Now that’s way above my pay grade! But I understand about the sterile environment.
 
i'm not sure why he's sterilizing with the flame, but doing all this in open air....
Because a clean room and laminar flow hood cost money and space.
Do you routinely test air quality in your "steriler" workspace to verify a particular ISO classification? ;)

Sounds like a cool setup though, regardless.
 
Now that’s way above my pay grade! But I understand about the sterile environment.

nah my DOE hepa filter that screwed onto a storage tote only cost $30...the blower was given to me...

Because a clean room and laminar flow hood cost money and space.
Do you routinely test air quality in your "steriler" workspace to verify a particular ISO classification? ;)

Sounds like a cool setup though, regardless.

nope, and yes, i don't know how to spell...i just let it run for a while and hold a lighter up to my arm holes to make sure i have positive pressure....and i spray it down with bleach solution, get pretty decent clean plates of mycillium....

I've been wanting to use it for koji, just in case the beer cartel starts sterilizing feed barley....

(i don't use a laminar flow hood, but i do have a hefty hepa, and use it for positive pressure in a 'glove box')
 
Fair enough.

That really is cool. :)

Each brewing gadget I acquire has to be weighed against my wife killing me. When she ups my life insurance I know I've gone too far.

and i just drown my singleness in alcohol....lol, to each their own, or the grass is always greener....:)
 
Fair enough.

That really is cool. :)

Each brewing gadget I acquire has to be weighed against my wife killing me. When she ups my life insurance I know I've gone too far.
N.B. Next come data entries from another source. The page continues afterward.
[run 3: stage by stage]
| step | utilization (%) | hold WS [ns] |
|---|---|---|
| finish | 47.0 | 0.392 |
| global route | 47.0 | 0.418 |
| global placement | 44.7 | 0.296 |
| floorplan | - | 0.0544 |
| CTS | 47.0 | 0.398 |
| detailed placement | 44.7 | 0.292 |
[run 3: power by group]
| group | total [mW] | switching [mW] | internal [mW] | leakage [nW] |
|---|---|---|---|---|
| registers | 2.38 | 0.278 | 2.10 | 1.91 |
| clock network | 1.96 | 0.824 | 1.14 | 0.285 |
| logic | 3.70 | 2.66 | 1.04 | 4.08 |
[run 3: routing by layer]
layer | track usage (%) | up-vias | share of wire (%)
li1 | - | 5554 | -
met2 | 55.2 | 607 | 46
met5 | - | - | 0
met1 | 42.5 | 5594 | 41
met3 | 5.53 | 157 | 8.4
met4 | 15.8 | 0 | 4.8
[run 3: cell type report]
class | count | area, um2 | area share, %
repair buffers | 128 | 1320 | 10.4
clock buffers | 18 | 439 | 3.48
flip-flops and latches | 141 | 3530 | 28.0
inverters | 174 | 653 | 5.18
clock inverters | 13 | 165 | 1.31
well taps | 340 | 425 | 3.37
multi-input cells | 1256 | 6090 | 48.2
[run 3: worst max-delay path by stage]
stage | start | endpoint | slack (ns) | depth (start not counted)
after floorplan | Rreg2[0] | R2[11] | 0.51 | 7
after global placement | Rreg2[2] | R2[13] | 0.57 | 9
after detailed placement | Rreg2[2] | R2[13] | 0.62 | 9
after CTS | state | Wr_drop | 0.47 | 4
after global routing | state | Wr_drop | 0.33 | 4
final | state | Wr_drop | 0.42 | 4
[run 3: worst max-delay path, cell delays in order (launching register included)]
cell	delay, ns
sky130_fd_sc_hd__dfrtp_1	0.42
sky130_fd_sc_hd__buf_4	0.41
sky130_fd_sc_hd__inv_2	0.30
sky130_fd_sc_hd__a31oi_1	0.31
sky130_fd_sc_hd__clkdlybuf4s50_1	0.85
==> config.mk <==
export PLATFORM = sky130hd
export DESIGN_NAME = addr_trans_req_flat
export DESIGN_NICKNAME = d
export VERILOG_FILES = /design/src/rtl/addr_trans_req_pkg.sv /design/src/rtl/addr_trans_req_if.sv /design/src/rtl/addr_trans_req_dmw_match.sv /design/src/rtl/addr_trans_req.sv /design/src/flat_wrapper.sv
export SDC_FILE = /design/constraint.sdc
export NUM_CORES = 1
export LEC_CHECK = 0
export ABC_AREA = 1
export CAP_MARGIN = 20
export CORE_MARGIN = 3
export CORE_UTILIZATION = 34
export CTS_CLUSTER_DIAMETER = 50
export DETAILED_ROUTE_END_ITERATION = 16
export MAX_ROUTING_LAYER = met4
export PLACE_DENSITY = 0.78
export SLEW_MARGIN = 10
export SYNTH_ARGS = -nofsm -noshare
export SYNTH_HDL_FRONTEND = slang
export SYNTH_SLANG_ARGS = --single-unit
==> constraint.sdc <==
create_clock -name clk -period 1.75 [get_ports clk]
set_input_delay 0.2625 -clock clk [delete_from_list [all_inputs] [get_ports clk]]
set_output_delay 0.2625 -clock clk [all_outputs]
set_load 0.05 [all_outputs]
==> src/rtl/addr_trans_req_pkg.sv <==
// Shared MMU types for the requester-side translation engine: TLB search result,
// translation exception codes, DMW field offsets and requester FSM states.
package addr_trans_req_pkg;

    localparam int TLB_IDX_W = 4;

    localparam int DMW_PLV0_BIT = 0;
    localparam int DMW_PLV3_BIT = 3;
    localparam int DMW_MAT_LSB  = 4;
    localparam int DMW_PSEG_LSB = 25;
    localparam int DMW_VSEG_LSB = 29;

    localparam logic [5:0] PS_4K = 6'd12;
    localparam logic [5:0] PS_2M = 6'd21;

    typedef struct packed {
        logic                 found;
        logic [TLB_IDX_W-1:0] index;
        logic [19:0]          ppn;
        logic [5:0]           ps;
        logic [1:0]           plv;
        logic [1:0]           mat;
        logic                 d;
        logic                 v;
    } tlb_result_t;

    typedef enum logic [2:0] {
        EXC_NONE = 3'd0,
        EXC_TLBR = 3'd1,
        EXC_PIF  = 3'd2,
        EXC_PIL  = 3'd3,
        EXC_PIS  = 3'd4,
        EXC_PPI  = 3'd5,
        EXC_PME  = 3'd6
    } trans_exc_t;

    typedef enum logic [1:0] {
        ST_IDLE   = 2'd0,
        ST_LOOKUP = 2'd1,
        ST_DRAIN  = 2'd2,
        ST_RESP   = 2'd3
    } trans_state_t;

    // A window is usable only from the PLV0 or PLV3 class the current mode maps to.
    function automatic logic dmw_plv_ok(input logic [31:0] dmw, input logic [1:0] plv);
        return (plv == 2'd3) ? dmw[DMW_PLV3_BIT] : dmw[DMW_PLV0_BIT];
    endfunction

endpackage

==> src/rtl/addr_trans_req_if.sv <==
// Request/response valid-ready bundle between a pipeline client and the
// translation requester.
interface addr_trans_req_if;
    import addr_trans_req_pkg::*;

    logic        req_valid;
    logic        req_ready;
    logic [31:0] req_va;
    logic        req_store;
    logic        rsp_valid;
    logic        rsp_ready;
    logic [31:0] rsp_pa;
    logic [1:0]  rsp_mat;
    trans_exc_t  rsp_exc;

    modport master (
        output req_valid, req_va, req_store, rsp_ready,
        input  req_ready, rsp_valid, rsp_pa, rsp_mat, rsp_exc
    );

    modport slave (
        input  req_valid, req_va, req_store, rsp_ready,
        output req_ready, rsp_valid, rsp_pa, rsp_mat, rsp_exc
    );
endinterface

==> src/rtl/addr_trans_req_dmw_match.sv <==
// Direct-mapped window check: segment compare plus privilege enable, and the
// physical address / MAT the window would produce.
module addr_trans_req_dmw_match
    import addr_trans_req_pkg::*;
(
    input  logic [31:0] dmw,
    input  logic [31:0] va,
    input  logic [1:0]  plv,
    output logic        hit,
    output logic [31:0] pa,
    output logic [1:0]  mat
);

    assign hit = (va[31:29] == dmw[DMW_VSEG_LSB +: 3]) && dmw_plv_ok(dmw, plv);
    assign pa  = {dmw[DMW_PSEG_LSB +: 3], va[28:0]};
    assign mat = dmw[DMW_MAT_LSB +: 2];

endmodule

==> src/rtl/addr_trans_req.sv <==
// Requester-side translation engine driving one TLB search port.
// Optional macro TRANS_PERF_CNT_EN builds the lookup / wait-cycle counters.
module addr_trans_req
    import addr_trans_req_pkg::*;
#(
    parameter bit IS_FETCH = 1'b0
) (
    input  logic                clk,
    input  logic                reset,
    input  logic                flush,
    addr_trans_req_if.slave     bus,
    input  logic                csr_da,
    input  logic [1:0]          csr_plv,
    input  logic [1:0]          csr_datf,
    input  logic [1:0]          csr_datm,
    input  logic [9:0]          csr_asid,
    input  logic [31:0]         csr_dmw0,
    input  logic [31:0]         csr_dmw1,
    output logic [18:0]         s_vppn,
    output logic                s_va_bit12,
    output logic [9:0]          s_asid,
    input  tlb_result_t         s_result,
    input  logic                s_ok,
    output logic [31:0]         perf_lookups,
    output logic [31:0]         perf_wait_cycles
);

    trans_state_t state_r, state_nxt_s;
    logic [31:0]  va_r;
    logic [9:0]   asid_r;
    logic         store_r;
    logic [31:0]  pa_r, pa_nxt_s;
    logic [1:0]   mat_r, mat_nxt_s;
    trans_exc_t   exc_r, exc_nxt_s;
    logic         accept_s, va_ld_s, rsp_ld_s;
    logic         dmw0_hit_s, dmw1_hit_s;
    logic [31:0]  dmw0_pa_s, dmw1_pa_s, tlb_pa_s;
    logic [1:0]   dmw0_mat_s, dmw1_mat_s;
    trans_exc_t   tlb_exc_s;
    logic         res_unused_s;

    addr_trans_req_dmw_match u_dmw_match0 (
        .dmw (csr_dmw0), .va (bus.req_va), .plv (csr_plv),
        .hit (dmw0_hit_s), .pa (dmw0_pa_s), .mat (dmw0_mat_s)
    );

    addr_trans_req_dmw_match u_dmw_match1 (
        .dmw (csr_dmw1), .va (bus.req_va), .plv (csr_plv),
        .hit (dmw1_hit_s), .pa (dmw1_pa_s), .mat (dmw1_mat_s)
    );

    assign accept_s     = bus.req_valid && (state_r == ST_IDLE) && !flush;
    assign res_unused_s = ^s_result.index;

    // Page-frame assembly and exception ranking for the result on the search port.
    always_comb begin
        tlb_pa_s  = {s_result.ppn, va_r[11:0]};
        tlb_exc_s = EXC_NONE;
        case (s_result.ps)
            PS_2M:   tlb_pa_s = {s_result.ppn[19:9], va_r[20:0]};
            default: tlb_pa_s = {s_result.ppn, va_r[11:0]};
        endcase
        if (!s_result.found) begin
            tlb_exc_s = EXC_TLBR;
        end else if (!s_result.v) begin
            tlb_exc_s = IS_FETCH ? EXC_PIF : (store_r ? EXC_PIS : EXC_PIL);
        end else if (csr_plv > s_result.plv) begin
            tlb_exc_s = EXC_PPI;
        end else if (!IS_FETCH && store_r && !s_result.d) begin
            tlb_exc_s = EXC_PME;
        end else begin
            tlb_exc_s = EXC_NONE;
        end
    end

    // Next-state and response-load decisions.
    always_comb begin
        state_nxt_s = state_r;
        va_ld_s     = 1'b0;
        rsp_ld_s    = 1'b0;
        pa_nxt_s    = pa_r;
        mat_nxt_s   = mat_r;
        exc_nxt_s   = exc_r;
        case (state_r)
            ST_IDLE: begin
                if (accept_s) begin
                    if (csr_da) begin
                        rsp_ld_s    = 1'b1;
                        pa_nxt_s    = bus.req_va;
                        mat_nxt_s   = IS_FETCH ? csr_datf : csr_datm;
                        exc_nxt_s   = EXC_NONE;
                        state_nxt_s = ST_RESP;
                    end else if (dmw0_hit_s || dmw1_hit_s) begin
                        rsp_ld_s    = 1'b1;
                        pa_nxt_s    = dmw0_hit_s ? dmw0_pa_s : dmw1_pa_s;
                        mat_nxt_s   = dmw0_hit_s ? dmw0_mat_s : dmw1_mat_s;
                        exc_nxt_s   = EXC_NONE;
                        state_nxt_s = ST_RESP;
                    end else begin
                        va_ld_s     = 1'b1;
                        state_nxt_s = ST_LOOKUP;
                    end
                end else begin
                    state_nxt_s = ST_IDLE;
                end
            end
            ST_LOOKUP: begin
                if (s_ok && flush) begin
                    state_nxt_s = ST_IDLE;
                end else if (s_ok) begin
                    rsp_ld_s    = 1'b1;
                    pa_nxt_s    = tlb_pa_s;
                    mat_nxt_s   = s_result.mat;
                    exc_nxt_s   = tlb_exc_s;
                    state_nxt_s = ST_RESP;
                end else if (flush) begin
                    state_nxt_s = ST_DRAIN;
                end else begin
                    state_nxt_s = ST_LOOKUP;
                end
            end
            // The search port must finish its walk before a new VA may appear.
            ST_DRAIN: begin
                if (s_ok) begin
                    state_nxt_s = ST_IDLE;
                end else begin
                    state_nxt_s = ST_DRAIN;
                end
            end
            ST_RESP: begin
                if (flush || bus.rsp_ready) begin
                    state_nxt_s = ST_IDLE;
                end else begin
                    state_nxt_s = ST_RESP;
                end
            end
            default: state_nxt_s = ST_IDLE;
        endcase
    end

    // State, search-key and response registers.
    always_ff @(posedge clk) begin
        if (reset) begin
            state_r <= ST_IDLE;
            va_r    <= 32'd0;
            asid_r  <= 10'd0;
            store_r <= 1'b0;
            pa_r    <= 32'd0;
            mat_r   <= 2'd0;
            exc_r   <= EXC_NONE;
        end else begin
            state_r <= state_nxt_s;
            if (va_ld_s) begin
                va_r    <= bus.req_va;
                asid_r  <= csr_asid;
                store_r <= bus.req_store;
            end
            if (rsp_ld_s) begin
                pa_r  <= pa_nxt_s;
                mat_r <= mat_nxt_s;
                exc_r <= exc_nxt_s;
            end
        end
    end

    assign s_vppn        = va_r[31:13];
    assign s_va_bit12    = va_r[12];
    assign s_asid        = asid_r;
    assign bus.req_ready = (state_r == ST_IDLE);
    assign bus.rsp_valid = (state_r == ST_RESP);
    assign bus.rsp_pa    = pa_r;
    assign bus.rsp_mat   = mat_r;
    assign bus.rsp_exc   = exc_r;

`ifdef TRANS_PERF_CNT_EN
    logic [31:0] lookups_r, waits_r;

    // Searches issued and cycles spent waiting on the search port.
    always_ff @(posedge clk) begin
        if (reset) begin
            lookups_r <= 32'd0;
            waits_r   <= 32'd0;
        end else begin
            if (va_ld_s) begin
                lookups_r <= lookups_r + 32'd1;
            end
            if (((state_r == ST_LOOKUP) || (state_r == ST_DRAIN)) && !s_ok) begin
                waits_r <= waits_r + 32'd1;
            end
        end
    end

    assign perf_lookups     = lookups_r;
    assign perf_wait_cycles = waits_r;
`else
    assign perf_lookups     = 32'd0;
    assign perf_wait_cycles = 32'd0;
`endif

endmodule
==> src/flat_wrapper.sv <==
// flat-port wrapper written by rule: the top's interface ports become plain ports
module addr_trans_req_flat import addr_trans_req_pkg::*;
#(
    parameter bit IS_FETCH = 1'b0
)
  (clk, reset, flush, csr_da, csr_plv, csr_datf, csr_datm, csr_asid, csr_dmw0, csr_dmw1, s_vppn, s_va_bit12, s_asid, s_result, s_ok, perf_lookups, perf_wait_cycles, bus_req_valid, bus_req_va, bus_req_store, bus_rsp_ready, bus_req_ready, bus_rsp_valid, bus_rsp_pa, bus_rsp_mat, bus_rsp_exc);
  addr_trans_req_if bus_i ();
  input  logic clk;
  input  logic reset;
  input  logic flush;
  input  logic csr_da;
  input  logic [1:0] csr_plv;
  input  logic [1:0] csr_datf;
  input  logic [1:0] csr_datm;
  input  logic [9:0] csr_asid;
  input  logic [31:0] csr_dmw0;
  input  logic [31:0] csr_dmw1;
  output logic [18:0] s_vppn;
  output logic s_va_bit12;
  output logic [9:0] s_asid;
  input  tlb_result_t s_result;
  input  logic s_ok;
  output logic [31:0] perf_lookups;
  output logic [31:0] perf_wait_cycles;
  input wire logic [$bits(bus_i.req_valid)-1:0] bus_req_valid;
  input wire logic [$bits(bus_i.req_va)-1:0] bus_req_va;
  input wire logic [$bits(bus_i.req_store)-1:0] bus_req_store;
  input wire logic [$bits(bus_i.rsp_ready)-1:0] bus_rsp_ready;
  output wire logic [$bits(bus_i.req_ready)-1:0] bus_req_ready;
  output wire logic [$bits(bus_i.rsp_valid)-1:0] bus_rsp_valid;
  output wire logic [$bits(bus_i.rsp_pa)-1:0] bus_rsp_pa;
  output wire logic [$bits(bus_i.rsp_mat)-1:0] bus_rsp_mat;
  output wire logic [$bits(bus_i.rsp_exc)-1:0] bus_rsp_exc;
  assign bus_i.req_valid = bus_req_valid;
  assign bus_i.req_va = bus_req_va;
  assign bus_i.req_store = bus_req_store;
  assign bus_i.rsp_ready = bus_rsp_ready;
  assign bus_req_ready = bus_i.req_ready;
  assign bus_rsp_valid = bus_i.rsp_valid;
  assign bus_rsp_pa = bus_i.rsp_pa;
  assign bus_rsp_mat = bus_i.rsp_mat;
  assign bus_rsp_exc = bus_i.rsp_exc;
  addr_trans_req #(.IS_FETCH(IS_FETCH)) u_core (.clk(clk), .reset(reset), .flush(flush), .bus(bus_i), .csr_da(csr_da), .csr_plv(csr_plv), .csr_datf(csr_datf), .csr_datm(csr_datm), .csr_asid(csr_asid), .csr_dmw0(csr_dmw0), .csr_dmw1(csr_dmw1), .s_vppn(s_vppn), .s_va_bit12(s_va_bit12), .s_asid(s_asid), .s_result(s_result), .s_ok(s_ok), .perf_lookups(perf_lookups), .perf_wait_cycles(perf_wait_cycles));
endmodule
==> out/metrics.yaml, run 1 <==
status: "finished, final reports clean"
power_frac_clock_pct: 34.9
swShare_pct: 34.83
seqPwrFrac_pct: 34.5
fp-row-count: 42
min_path_type: "in2reg"
final_hold_viol_count: 0
ys_seq_area_share_pct: 35.28
die-area_um2: 15130
route.detailed.wl_per_inst_um: 12.13
synth_compound_area_share_pct: 12.45
power_switching_mw: 2.093
route.detailed.drc: 0
hold_start: "bus_req_va[29]"
post_cts_buffers: 0
cp-start-kind: "input pin"
grt_pass1_vias: 4284
antenna_found_initial: 0
pwr_density_cell_nw_per_um2: 882.9
placedCellCount: 1065
synth_mux_area_share_pct: 0
cp.required_ps: 1970
io_buffer_count: 175
min_period_ps: 1652
routabilityCongestion: 0.8590
relSlewSlack_pct: 66.57
synth_top_family_by_area: "simple AND/OR/NAND/NOR gates"
start_util_pct: 35.00
ys_seq_elements: 82
r2r-start: "u_core.state_r[1]"
nets: 1062
fin_crit_sh_pct: 94.38
ant_nets: 0
cp_data_arrival_time_ps: 1870
synth_simple_gate_area_share_pct: 29.71
htreeDepth: 3
cpMostUsedCell: "nand2_1"
grtUsageTotal_pct: 17.73
grt_max_degree: 51
clk_path_buf_depth: 2
cts_made_buffers: 9
cts-root-buf: "clkbuf_16"
r2r_cells: 8
clock_latency_ps: 340
hpwl_um: 10060
synth_fa_ha_area_share_pct: 1.344
post_synth_xor_area_fraction_pct: 0
worstPathMaxFanout: 37
place_ws_ps: -375.6
syn_area_per_cell_um2: 6.572
area_growth_pct: 46.28
p_comb_share_pct: 30.6
drtIter0Drc: 252
viasPerCell: 4.295
io_pins: 290
crit_type: "in2reg"
report.final.slew_viol_count: 0
ys_types: 32
cts_tree: "done"
clock_sinks: 82
fin_worst_skew_ps: 6.551
antenna-diode-count: 0
p_leak_nw: 3.574
max_stage_delay_ps: 500
wl_um: 13110
setup_viol: 0
r2r_setup_slack_ps: 160
timing.rr.end: "u_core.va_r[1]"
drv_cap: 0
fin_cells: 1081
num_vias: 4643
min_to: "u_core.va_r[29]"
final_common_cell: "nand2_1"
worstPathCellList: "clkdlybuf4s50_1 > inv_1 > nand2_1 > nand2_1 > nand4_4 > nand3_4 > nor2_4 > inv_2 > buf_12 > o21ai_0 > a21oi_1"
syn-instance-count: 708
hold_buffers: 0
die_h_um: 123.0
internal_power_mw: 3.916
clkTransAtPathRegs_ps: 60
cts_resized: 15
die_w_um: 123.0
mostFrequentLayoutCells: "nand2_1, nor2_1, clkdlybuf4s50_1"
rsz0062_at_grt: "no"
core_um2: 13300
yosys_warnings: 0
grt_pass1_wl_um: 20580
end_kind: "flop"
vdd_ir_drop_max_mv: 0.7256
worstMarginPinSlew_ps: 500.6
post_route_cells_drive_above_1_share_pct: 15.03
fmax_ghz: 0.6055
slowest_stage: "clkdlybuf4s50_1"
overflow: 0
synth_area_um2: 4653
fin_ws_ps: 98.37
holdPathStages: 4
firstDrtPassIters: 5
## layer usage
layer | global-route usage [%] | wire (µm) | vias to the layer above
li1 | - | - | 2435
met1 | 21.69 | 5850 | 2032
met2 | 28.43 | 6158 | 154
met3 | 4.666 | 804 | 22
met4 | 6.159 | 299 | 0
met5 | - | 0 | -
## kinds of logic after synthesis
family	after synthesis
simple gates	332
buf+inv	179
compound gates	109
flops	82
fa+ha+maj	5
other cells	1
## worst max-delay path by stage
stage / startpoint / to / slack, ps / cells after the start
2_1_floorplan: u_core.state_r[1] / u_core.bus.rsp_pa[16] / 50 / 10
3_3_place_gp: bus_req_va[31] / u_core.bus.rsp_pa[25] / -340 / 14
3_5_place_dp: bus_req_va[31] / u_core.bus.rsp_pa[26] / -380 / 13
4_1_cts: bus_req_va[31] / u_core.bus.rsp_pa[26] / 0.2 / 13
5_1_grt: csr_dmw1[29] / u_core.bus.rsp_pa[17] / 10 / 14
6_report: csr_dmw0[31] / u_core.va_r[1] / 100 / 11
## stage by stage
step	setup TNS, ps	util [%]	area [µm²]	power [mW]	hold slack (ps)
after floorplan	0	-	4895	3.426	334.9
after global placement	-21410	48.53	6452	3.945	433.7
after detailed placement	-22820	48.53	6452	3.962	439.4
after CTS	0	50.87	6763	6.074	449.1
after global routing	0	51.20	6807	6.324	382.0
final	0	51.20	6807	6.009	366.6
## layout make-up
class / instances / area [µm²]
clock inverter: 5 / 86.33
tap: 176 / 220.2
sequential: 82 / 1642
multi-input combinational: 510 / 2290
timing repair buffer: 214 / 2014
clock buffer: 11 / 242.7
inverter: 83 / 311.5
fill: 1337 / 6489
## state kept, by name (all words and copies together), names as in the netlist
name	count
u_core.bus.rsp_exc	3
u_core.va_r	32
u_core.store_r	1
u_core.bus.rsp_mat	2
u_core.s_asid	10
u_core.bus.rsp_pa	32
u_core.state_r	2
## power by group through the flow
stage                     registers [mW]  logic (mW)  clock network (mW)
after CTS                           2.07        1.84                2.16
final                               2.07        1.84                2.10
after detailed placement            2.11        1.85                   0
after floorplan                     2.50       0.931                   0
after global placement              2.11        1.84                   0
after global routing                2.08        1.99                2.25
## synthesized netlist by cell type
cell | count | area share [%]
buf_4 | 68 | 11
clkinv_1 | 1 | 0.081
nand4_4 | 1 | 0.46
a21oi_1 | 32 | 3.4
nand4_1 | 6 | 0.81
o31ai_1 | 1 | 0.16
nand2_1 | 164 | 13
nand2_2 | 3 | 0.40
nor2_1 | 126 | 10
buf_12 | 1 | 0.43
conb_1 | 1 | 0.081
nand3_1 | 10 | 1.1
dfxtp_1 | 82 | 35
ha_1 | 5 | 1.3
buf_2 | 8 | 0.86
nand3_4 | 1 | 0.38
nor3_1 | 2 | 0.22
inv_2 | 4 | 0.32
o21ai_0 | 69 | 7.4
or2_0 | 1 | 0.13
o211ai_1 | 3 | 0.48
nor2_2 | 11 | 1.5
nand2_4 | 3 | 0.73
clkbuf_1 | 15 | 1.2
buf_6 | 4 | 0.97
a31oi_1 | 1 | 0.13
or2_2 | 3 | 0.40
nor2_4 | 1 | 0.24
a41oi_1 | 1 | 0.19
a21oi_4 | 1 | 0.35
inv_1 | 78 | 6.3
o31ai_2 | 1 | 0.27
## critical path: cells and delay by family
family / cells / cell delay [ps]
AO/OA/AOI/OAI: 2 / 270
buffers and inverters: 4 / 820
AND/OR/NAND/NOR: 5 / 490
Note: power is estimated with default switching activity, not from simulation.
==> inputs of run 2 (changes only) <==
==> constraint.sdc (replaced) <==
create_clock -name clk -period 1.75 [get_ports clk]
set_input_delay 0.2625 -clock clk [delete_from_list [all_inputs] [get_ports clk]]
set_output_delay 0.2625 -clock clk [all_outputs]
set_load 0.005 [all_outputs]
==> out/metrics.yaml, run 2 (synthesis gave the netlist of run 1 again) <==
cp-start-kind: "flop"
fin_crit_sh_pct: 96.06
fp-row-count: 42
p_leak_nw: 3.311
cts_tree: "done"
r2r-start: "u_core.state_r[1]"
min_period_ps: 1681
wl_met1_um: 5477
crit_buf_inv: 2
antenna_found_initial: 0
area_growth_pct: 48.00
max_stage_delay_ps: 500
slowest_stage: "clkdlybuf4s50_1"
r2r_setup_slack_ps: 250
worstPathMaxFanout: 5
end_kind: "output port"
fin_worst_skew_ps: 5.623
grt_max_degree: 50
core_um2: 13300
num_vias: 4594
cp_data_arrival_time_ps: 1420
clock_sinks: 82
drtIter0Drc: 226
route.detailed.wl_per_inst_um: 11.98
cts_resized: 1
final_hold_viol_count: 0
vdd_ir_drop_max_mv: 0.7845
firstDrtPassIters: 4
r2r_cells: 9
min_path_type: "in2reg"
overflow: 0
hold_buffers: 0
clkTransAtPathRegs_ps: 60
routabilityCongestion: 0.8406
final_common_cell: "clkdlybuf4s50_1"
met3_wirelength_um: 986
cts_made_buffers: 9
post_route_cells_drive_above_1_share_pct: 9.313
viasPerCell: 4.262
whs_ps: 377.4
fmax_ghz: 0.5948
htreeDepth: 3
top_layer: "met4"
start_util_pct: 35.00
holdPathStages: 4
hold_start: "bus_req_va[30]"
wl_um: 12910
setup_viol: 0
crit_family: "buffers and inverters"
report.final.slew_viol_count: 0
io_buffer_count: 175
drv_cap: 0
grt_pass1_vias: 4199
grt_pass1_wl_um: 19970
cts-root-buf: "clkbuf_16"
nets: 1059
fin_tns_setup_ps: 0
worstPathCellList: "nand2_1 > inv_1 > clkdlybuf4s50_1"
die_w_um: 123.0
mostFrequentLayoutCells: "clkdlybuf4s50_1, nand2_1, nor2_1"
path_depth: 3
die-area_um2: 15130
post_cts_buffers: 0
status: "finished, final reports clean"
crit_type: "reg2out"
pwr_density_cell_nw_per_um2: 777.7
met2WireLength_um: 6233
die_h_um: 123.0
antenna-diode-count: 0
min_to: "u_core.va_r[30]"
io_pins: 290
grtUsageTotal_pct: 17.33
ant_nets: 0
clk_path_buf_depth: 2
crit_start: "u_core.state_r[1]"
timing.rr.end: "u_core.bus.rsp_exc[0]"
clock_latency_ps: 350
route.detailed.drc: 0
cp.required_ps: 1490
hpwl_um: 9885
## run 2: final cells by class
class / count / area, µm²
fillers: 1276 / 6409
repair buffers: 211 / 2111
clock buffers: 10 / 239.0
clock inverters: 6 / 90.09
multi-input cells: 510 / 2272
flip-flops and latches: 82 / 1643
well taps: 176 / 220.2
inverters: 83 / 311.5
## run 2: power by group
| part | switching (mW) | internal, mW | total [mW] |
|---|---|---|---|
| combinational | 0.554 | 0.657 | 1.21 |
| sequential | 0.0668 | 2.00 | 2.07 |
| clock | 0.789 | 1.29 | 2.08 |
## run 2: per-stage QoR
step                      std cells  util, %  instance area [µm²]  power (mW)  worst slack (ps)
after floorplan                 771        -                 4890       2.756             264.5
after global placement         1062    49.17                 6538       3.303            -255.5
after detailed placement       1062    49.17                 6538       3.323            -286.7
after CTS                      1078    51.66                 6868       5.437             69.36
after global routing           1078    51.80                 6887       5.672           -0.8052
final                          1078    51.80                 6887       5.355             68.86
Pretty much all my equipment is used, and I have enough to brew three batches at a time... so I’m at the point where new things just blend in...
 
i'm not sure why he's sterilizing with the flame, but doing all this in open air....

Sterilizing the loop and flaming the tube opening are standard microbiological practice. As far as doing it in the open air, we did that in the micro lab all the time, and with a lot of moderately pathogenic organisms (Staph, Strep, Enteric organisms, etc).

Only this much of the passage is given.